If you change your mind, I'm the first in line
Voulez vous, ah ha! take it merrily, ah ha! Now is all we have, ah ha! Nothing promised, no regrets
Super trooper, lights are gonna find me, but I won't be blue

The three children would sit in the back of the car, their juvenile voices joining John, Paul, George and Ringo or Bjorn, Benny, Agnetha and Anny-Frid as tiny backup singers.

Random Memories: Fourteen Years Old

He is in secondary school, in the afternoon session, and the routine was, go to school from 1 to 6.45 pm, come home and have dinner, then sleep until about ten or eleven at night, and then wake up to do homework until about two or three in the morning.
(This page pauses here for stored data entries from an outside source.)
$ cat src/intc_pkg.sv
/*
  controller constants: register map, fields, reset values, vectors.
  assumes an apb bus with 32-bit data.
*/
`default_nettype none
package intc_pkg;
  // ------------------------------------------------------------
  // register byte addresses (every offset a multiple of four: index times four)
  // ------------------------------------------------------------
  localparam logic [19:0] system_control_idx       = 20'hee012;
  localparam logic [19:0] request_sense_select_idx = 20'hee014;
  localparam logic [19:0] request_enable_idx       = 20'hee015;
  localparam logic [19:0] request_status_idx       = 20'hee016;
  localparam logic [19:0] priority_level_a_idx     = 20'hee018;
  localparam logic [19:0] priority_level_b_idx     = 20'hee019;
  localparam logic [19:0] core_state_idx           = 20'hee01a;
  localparam logic [19:0] vector_state_idx         = 20'hee01b;
  localparam logic [21:0] system_control_addr       = {system_control_idx, 2'b00};
  localparam logic [21:0] request_sense_select_addr = {request_sense_select_idx, 2'b00};
  localparam logic [21:0] request_enable_addr       = {request_enable_idx, 2'b00};
  localparam logic [21:0] request_status_addr       = {request_status_idx, 2'b00};
  localparam logic [21:0] priority_level_a_addr     = {priority_level_a_idx, 2'b00};
  localparam logic [21:0] priority_level_b_addr     = {priority_level_b_idx, 2'b00};
  localparam logic [21:0] core_state_addr           = {core_state_idx, 2'b00};
  localparam logic [21:0] vector_state_addr         = {vector_state_idx, 2'b00};
  // ------------------------------------------------------------
  // reset values and fields
  // ------------------------------------------------------------
  localparam logic [7:0] system_control_rst = 8'h09;
  localparam logic [7:0] zero_rst           = 8'h00;
  localparam int         aux_bit_select_pos       = 3;
  localparam int         nonmaskable_edge_sel_pos = 2;
  localparam int         num_req                  = 6;
  localparam logic [7:0] req_field_mask           = 8'h3f;
  // ------------------------------------------------------------
  // vectors
  // ------------------------------------------------------------
  localparam logic [5:0] reset_vector_num = 6'h00;
  localparam logic [5:0] nmi_vector_num   = 6'h07;
  localparam logic [5:0] trap_vector_base = 6'h08;
  localparam logic [5:0] req_vector_base  = 6'h0c;
  localparam logic [5:0] int_vector_base  = 6'h14;
  localparam int         num_internal     = 36;
  localparam logic [23:0] reset_vector_lo = 24'h000000;
  // ------------------------------------------------------------
  // timing
  // ------------------------------------------------------------
  localparam int run_hold_cyc       = 10;
  localparam logic [31:0] apb_zero  = 32'h0000_0000;
endpackage
`default_nettype wire

$ cat src/reset_and_interrupt_control.sv
/*
  reset sequencing and interrupt control with apb register access.
  assumes the cpu core fetches vectors, pushes the stack and reports instruction and exception events as pulses.
*/
// Overview of operation
// (RULE_01) reset pin low halts core, holds reset
// (RULE_02) reset handling starts on pin rising edge
// (RULE_03) pin low 20 ms powerup, 10 cycles running
// (RULE_04) exit reset: init state, set global mask
// (RULE_05) fetch reset vector at 0..3, run there
// (RULE_06) block all interrupts until first instruction
// (RULE_07) watchdog overflow resets like the pin
// (RULE_08) nonmaskable highest, ignores mask bits
// (RULE_09) maskable sources two levels, arbitrate simultaneous
// (RULE_10) seven external, 36 internal, own vectors
// (RULE_11) trap sets global, plus aux when select 0
// (RULE_12) trap vector from number 0 to 3
// (RULE_13) word accesses force address bit zero
// (RULE_14) three enable levels from masks and select
// (RULE_15) each request pin edge or level independently
// (RULE_16) control bit 2 picks nonmaskable edge
// (RULE_17) control bit 3 makes aux bit user bit
// (RULE_18) control resets to 09, kept in soft standby
// (RULE_19) priority a bits 7..4 set request groups
// (RULE_20) priority registers reset to zero
// (RULE_21) status writes zero-only clear flags
// (RULE_22) flag sets by sense, clears read-write or accept
// (RULE_23) enable bits gate requests, reset zero
// (RULE_24) sense bit 0 level, 1 falling edge
// (RULE_25) requests vectors 12..17, nonmaskable 7
// (RULE_26) same level: lowest vector number first
`default_nettype none
module reset_and_interrupt_control #(
  parameter int num_int = intc_pkg::num_internal
) (
  input  wire logic                      ref_clk_i,
  input  wire logic                      reset_n_i,
  input  wire logic                      chip_init_pin_n_i,
  input  wire logic                      hw_standby_n_i,
  input  wire logic                      soft_standby_i,
  input  wire logic                      watchdog_unit_overflow_i,
  input  wire logic                      nonmaskable_pin_i,
  input  wire logic [5:0]                req_pin_n_i,
  input  wire logic [num_int-1:0]        int_req_i,
  input  wire logic [num_int-1:0]        int_level_i,
  input  wire logic                      global_mask_i,
  input  wire logic                      aux_mask_bit_i,
  input  wire logic                      instr_done_i,
  input  wire logic                      exc_taken_i,
  input  wire logic [5:0]                exc_vector_i,
  input  wire logic                      trap_instruction_i,
  input  wire logic [1:0]                trap_num_i,
  input  wire logic [23:0]               word_addr_i,
  input  wire logic                      word_access_i,
  input  wire logic                      psel,
  input  wire logic                      penable,
  input  wire logic                      pwrite,
  input  wire logic [21:0]               paddr,
  input  wire logic [31:0]               pwdata,
  input  wire logic [3:0]                pstrb,
  output logic [31:0]                    prdata,
  output logic                           pready,
  output logic                           pslverr,
  output logic                           core_hold_o,
  output logic                           core_init_o,
  output logic                           set_global_mask_o,
  output logic                           set_aux_mask_o,
  output logic                           vector_fetch_o,
  output logic [5:0]                     vector_num_o,
  output logic [23:0]                    vector_addr_o,
  output logic                           irq_req_o,
  output logic [5:0]                     irq_vector_o,
  output logic [23:0]                    bus_addr_o
);
  // ------------------------------------------------------------
  // pin synchronisers
  // ------------------------------------------------------------
  logic [7:0] sync_a;
  logic [7:0] sync_b;
  logic [7:0] sync_c;
  logic       init_sync_a;
  logic       init_sync_b;
  always_ff @(posedge ref_clk_i or negedge reset_n_i) begin
    if (!reset_n_i) begin
      sync_a      <= 8'hff;
      sync_b      <= 8'hff;
      sync_c      <= 8'hff;
      init_sync_a <= 1'b0;
      init_sync_b <= 1'b0;
    end else begin
      sync_a      <= {watchdog_unit_overflow_i, nonmaskable_pin_i, req_pin_n_i};
      sync_b      <= sync_a;
      sync_c      <= sync_b;
      init_sync_a <= chip_init_pin_n_i & hw_standby_n_i;
      init_sync_b <= init_sync_a;
    end
  end
  logic [5:0] req_lvl_n;
  logic [5:0] req_prev_n;
  logic       nmi_now;
  logic       nmi_prev;
  logic       wdt_ovf;
  assign req_lvl_n  = sync_b[5:0];
  assign req_prev_n = sync_c[5:0];
  assign nmi_now    = sync_b[6];
  assign nmi_prev   = sync_c[6];
  assign wdt_ovf    = sync_b[7] & ~sync_c[7];
  // ------------------------------------------------------------
  // reset sequencer
  // ------------------------------------------------------------
  typedef enum logic [3:0] {
    st_reset  = 4'b0001,
    st_init   = 4'b0010,
    st_first  = 4'b0100,
    st_run    = 4'b1000
  } seq_type;
  seq_type seq;
  seq_type next_seq;
  logic    chip_rst;
  assign chip_rst = ~init_sync_b | wdt_ovf; // RULE_07
  always_comb begin
    next_seq = seq;
    case (seq)
      st_reset: begin
        if (!chip_rst) begin
          next_seq = st_init; // RULE_02
        end
      end
      st_init:  next_seq = st_first;
      st_first: begin
        if (instr_done_i) begin
          next_seq = st_run;
        end
      end
      st_run:   next_seq = st_run;
      default:  next_seq = st_reset;
    endcase
    if (chip_rst) begin
      next_seq = st_reset; // RULE_01
    end
  end
  always_ff @(posedge ref_clk_i or negedge reset_n_i) begin
    if (!reset_n_i) begin
      seq <= st_reset;
    end else begin
      seq <= next_seq;
    end
  end
  logic regs_rst;
  assign regs_rst    = (seq == st_reset);
  assign core_hold_o = regs_rst; // RULE_01
  // ------------------------------------------------------------
  // registers
  // ------------------------------------------------------------
  logic [7:0] system_control;
  logic [7:0] request_sense_select;
  logic [7:0] request_enable;
  logic [7:0] priority_level_a;
  logic [7:0] priority_level_b;
  logic [5:0] request_flag;
  logic [5:0] flag_seen;
  logic       wr_en;
  logic       rd_en;
  logic       hit;
  assign pready  = 1'b1;
  assign wr_en   = psel & penable & pwrite & pstrb[0];
  assign rd_en   = psel & penable & ~pwrite;
  function automatic logic is_addr(input logic [21:0] a, input logic [21:0] b);
    return a == b;
  endfunction
  assign hit = is_addr(paddr, intc_pkg::system_control_addr) | is_addr(paddr, intc_pkg::request_sense_select_addr)
             | is_addr(paddr, intc_pkg::request_enable_addr) | is_addr(paddr, intc_pkg::request_status_addr)
             | is_addr(paddr, intc_pkg::priority_level_a_addr) | is_addr(paddr, intc_pkg::priority_level_b_addr)
             | is_addr(paddr, intc_pkg::core_state_addr) | is_addr(paddr, intc_pkg::vector_state_addr);
  assign pslverr = psel & penable & ~hit;
  // soft standby has no effect on these registers
  always_ff @(posedge ref_clk_i or negedge reset_n_i) begin
    if (!reset_n_i) begin
      system_control       <= intc_pkg::system_control_rst;
      request_sense_select <= intc_pkg::zero_rst;
      request_enable       <= intc_pkg::zero_rst;
      priority_level_a     <= intc_pkg::zero_rst;
      priority_level_b     <= intc_pkg::zero_rst;
    end else if (regs_rst) begin
      system_control       <= intc_pkg::system_control_rst; // RULE_18
      request_sense_select <= intc_pkg::zero_rst; // RULE_24
      request_enable       <= intc_pkg::zero_rst; // RULE_23
      priority_level_a     <= intc_pkg::zero_rst; // RULE_20
      priority_level_b     <= intc_pkg::zero_rst; // RULE_20
    end else if (wr_en) begin
      if (is_addr(paddr, intc_pkg::system_control_addr)) system_control <= pwdata[7:0]; // RULE_16 RULE_17
      if (is_addr(paddr, intc_pkg::request_sense_select_addr)) request_sense_select <= pwdata[7:0];
      if (is_addr(paddr, intc_pkg::request_enable_addr)) request_enable <= pwdata[7:0];
      if (is_addr(paddr, intc_pkg::priority_level_a_addr)) priority_level_a <= pwdata[7:0];
      if (is_addr(paddr, intc_pkg::priority_level_b_addr)) priority_level_b <= pwdata[7:0];
    end
  end
  // ------------------------------------------------------------
  // request flags
  // ------------------------------------------------------------
  logic [5:0] flag_set;
  logic [5:0] flag_clr;
  logic       status_wr;
  logic       status_rd;
  assign status_wr = wr_en & is_addr(paddr, intc_pkg::request_status_addr);
  assign status_rd = rd_en & is_addr(paddr, intc_pkg::request_status_addr);
  genvar gi;
  generate
    for (gi = 0; gi < intc_pkg::num_req; gi++) begin : g_flag
      logic accepted;
      assign accepted = exc_taken_i && exc_vector_i == intc_pkg::req_vector_base + 6'(gi); // RULE_25
      assign flag_set[gi] = request_sense_select[gi] ? (req_prev_n[gi] & ~req_lvl_n[gi]) // RULE_15 RULE_24
                                                     : ~req_lvl_n[gi]; // RULE_22
      assign flag_clr[gi] = (status_wr & flag_seen[gi] & ~pwdata[gi]) // RULE_21
                          | (accepted & (request_sense_select[gi] | req_lvl_n[gi])); // RULE_22
    end
  endgenerate
  always_ff @(posedge ref_clk_i or negedge reset_n_i) begin
    if (!reset_n_i) begin
      request_flag <= 6'h00;
      flag_seen    <= 6'h00;
    end else if (regs_rst) begin
      request_flag <= 6'h00;
      flag_seen    <= 6'h00;
    end else begin
      request_flag <= flag_set | (request_flag & ~flag_clr); // RULE_21 RULE_22
      if (status_rd) begin
        flag_seen <= request_flag;
      end else begin
        flag_seen <= flag_seen & request_flag;
      end
    end
  end
  // ------------------------------------------------------------
  // nonmaskable edge
  // ------------------------------------------------------------
  logic nmi_pend;
  logic nmi_edge;
  assign nmi_edge = system_control[intc_pkg::nonmaskable_edge_sel_pos] ? (nmi_now & ~nmi_prev) // RULE_16
                                                                       : (~nmi_now & nmi_prev);
  always_ff @(posedge ref_clk_i or negedge reset_n_i) begin
    if (!reset_n_i) begin
      nmi_pend <= 1'b0;
    end else if (regs_rst) begin
      nmi_pend <= 1'b0;
    end else if (nmi_edge) begin
      nmi_pend <= 1'b1;
    end else if (exc_taken_i && exc_vector_i == intc_pkg::nmi_vector_num) begin
      nmi_pend <= 1'b0;
    end
  end
  // ------------------------------------------------------------
  // arbitration
  // ------------------------------------------------------------
  function automatic logic pri_of(input int src, input logic [7:0] pa);
    case (src)
      0:       return pa[7];
      1:       return pa[6];
      2, 3:    return pa[5];
      default: return pa[4];
    endcase
  endfunction
  logic       en_lo;
  logic       en_hi_only;
  logic       sel_valid;
  logic [5:0] sel_vec;
  logic       sel_hi;
  always_comb begin
    // three enable levels: global mask, aux mask when used as mask
    en_lo      = ~global_mask_i; // RULE_14
    en_hi_only = global_mask_i & ~aux_mask_bit_i & ~system_control[intc_pkg::aux_bit_select_pos]; // RULE_14 RULE_17
    sel_valid  = 1'b0;
    sel_vec    = intc_pkg::reset_vector_num;
    sel_hi     = 1'b0;
    for (int i = intc_pkg::num_req - 1; i >= 0; i--) begin
      if (request_flag[i] & request_enable[i] & (en_lo | (en_hi_only & pri_of(i, priority_level_a)))) begin // RULE_19 RULE_23
        if (!sel_valid || !sel_hi || pri_of(i, priority_level_a)) begin
          sel_valid = 1'b1;
          sel_hi    = pri_of(i, priority_level_a); // RULE_09
          sel_vec   = intc_pkg::req_vector_base + 6'(i); // RULE_26
        end
      end
    end
    for (int j = num_int - 1; j >= 0; j--) begin
      if (int_req_i[j] & (en_lo | (en_hi_only & int_level_i[j]))) begin
        if (!(sel_valid && sel_hi && !int_level_i[j]) && !(sel_valid && (sel_hi == int_level_i[j])
            && sel_vec < intc_pkg::int_vector_base)) begin
          sel_valid = 1'b1;
          sel_hi    = int_level_i[j]; // RULE_09
          sel_vec   = intc_pkg::int_vector_base + 6'(j); // RULE_10 RULE_26
        end
      end
    end
    if (nmi_pend) begin
      sel_valid = 1'b1;
      sel_vec   = intc_pkg::nmi_vector_num; // RULE_08
    end
  end
  // ------------------------------------------------------------
  // core outputs
  // ------------------------------------------------------------
  always_ff @(posedge ref_clk_i or negedge reset_n_i) begin
    if (!reset_n_i) begin
      irq_req_o         <= 1'b0;
      irq_vector_o      <= intc_pkg::reset_vector_num;
      core_init_o       <= 1'b0;
      vector_fetch_o    <= 1'b0;
      vector_num_o      <= intc_pkg::reset_vector_num;
      vector_addr_o     <= intc_pkg::reset_vector_lo;
      set_global_mask_o <= 1'b0;
      set_aux_mask_o    <= 1'b0;
      bus_addr_o        <= intc_pkg::reset_vector_lo;
    end else begin
      irq_req_o    <= sel_valid & (seq == st_run); // RULE_06
      irq_vector_o <= sel_vec;
      core_init_o  <= (seq == st_init); // RULE_04
      bus_addr_o   <= word_access_i ? {word_addr_i[23:1], 1'b0} : word_addr_i; // RULE_13
      if (seq == st_init) begin
        vector_fetch_o    <= 1'b1; // RULE_05
        vector_num_o      <= intc_pkg::reset_vector_num;
        vector_addr_o     <= intc_pkg::reset_vector_lo;
        set_global_mask_o <= 1'b1; // RULE_04
        set_aux_mask_o    <= 1'b0;
      end else if (trap_instruction_i && seq == st_run) begin
        vector_fetch_o    <= 1'b1;
        vector_num_o      <= intc_pkg::trap_vector_base + {4'h0, trap_num_i}; // RULE_12
        vector_addr_o     <= {16'h0000, intc_pkg::trap_vector_base + {4'h0, trap_num_i}, 2'b00};
        set_global_mask_o <= 1'b1; // RULE_11
        set_aux_mask_o    <= ~system_control[intc_pkg::aux_bit_select_pos]; // RULE_11
      end else if (exc_taken_i && seq == st_run) begin
        vector_fetch_o    <= 1'b1;
        vector_num_o      <= exc_vector_i;
        vector_addr_o     <= {16'h0000, exc_vector_i, 2'b00};
        set_global_mask_o <= 1'b1;
        set_aux_mask_o    <= ~system_control[intc_pkg::aux_bit_select_pos];
      end else begin
        vector_fetch_o    <= 1'b0;
        set_global_mask_o <= 1'b0;
        set_aux_mask_o    <= 1'b0;
      end
    end
  end
  // ------------------------------------------------------------
  // read data
  // ------------------------------------------------------------
  always_comb begin
    prdata = intc_pkg::apb_zero;
    if (rd_en) begin
      if (is_addr(paddr, intc_pkg::system_control_addr)) prdata[7:0] = system_control;
      if (is_addr(paddr, intc_pkg::request_sense_select_addr)) prdata[7:0] = request_sense_select;
      if (is_addr(paddr, intc_pkg::request_enable_addr)) prdata[7:0] = request_enable;
      if (is_addr(paddr, intc_pkg::request_status_addr)) prdata[5:0] = request_flag;
      if (is_addr(paddr, intc_pkg::priority_level_a_addr)) prdata[7:0] = priority_level_a;
      if (is_addr(paddr, intc_pkg::priority_level_b_addr)) prdata[7:0] = priority_level_b;
      if (is_addr(paddr, intc_pkg::core_state_addr)) prdata[7:0] = {3'b000, nmi_pend, seq};
      if (is_addr(paddr, intc_pkg::vector_state_addr)) prdata[7:0] = {sel_valid, sel_hi, sel_vec};
    end
  end
endmodule
`default_nettype wire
It was eerie past the midnight hour. His Dad would retire to bed, as would the rest of the family, and the silence was only punctuated by the buzz of the fluorescent light in the background, and the slow rhythmic creak of the ceiling fan.

He would try to drown the silence by switching on the radio quietly. Sometimes he would play the tapes and have Frank Sinatra help him try to work out a mathematical sum or paint a mountain scenery. And then there were other times when he would switch the tiny knob from TAPE to FM, and listen to the English stations at night.

One night, while trying to figure out Malaysian geography, he heard the music that he would listen to for a long time. The DJ was taking time to introduce a new artiste every night, playing several songs from the particular artiste, and that night he learnt the name of his new love. Basia.

Random Memories: Love

He remembers attributing songs to certain crushes in his life, growing up.

He remembers the girl on the bus, with her silky brown skin. He would sing Bryan Adams' Everything I Do, I Do It For You quietly across the unbridgable distance that was the front and the back seat of the bus.

He remembers his biggest crush in college. And Can't Take My Eyes Off Of You was ringing through his mind everytime she walked by.

He's still saving his love songs and lullabies.

Random Memories: Eighteen Years Old

He was going to go off to Singapore to study, the one in his class that had made it good. He was reluctant to leave, as all his friends, his life, were all here in his tanahair.

They met him individually to say their goodbyes. One good friend from the year above him gave him a farewell letter, which made him smile despite his sadness. "GOOF DUCK!" it said in a deliberately dirty and dyslexic way of wishing him all the best. Along with the letter came a cassette, and the letter insisted that he listened to the first song.

It was Visions of a Sunset by Shawn Stockman, and the song built up to a climax which pulled at his heartstrings, the crescendo of violins explaining what he could not. Where words had failed, music stepped in and embraced him.

-------------------------------------------

"Eh, how come ah, most of the music that you listen to is so sad one ah?" she asked.

Because it has been his constant companion - his soothing balm on the open wounds inflicted by life, it is his mental photographs to memories past; it is how he falls in love.

1 comment:

Anonymous said...

I know. Every songs bring back memories of the past.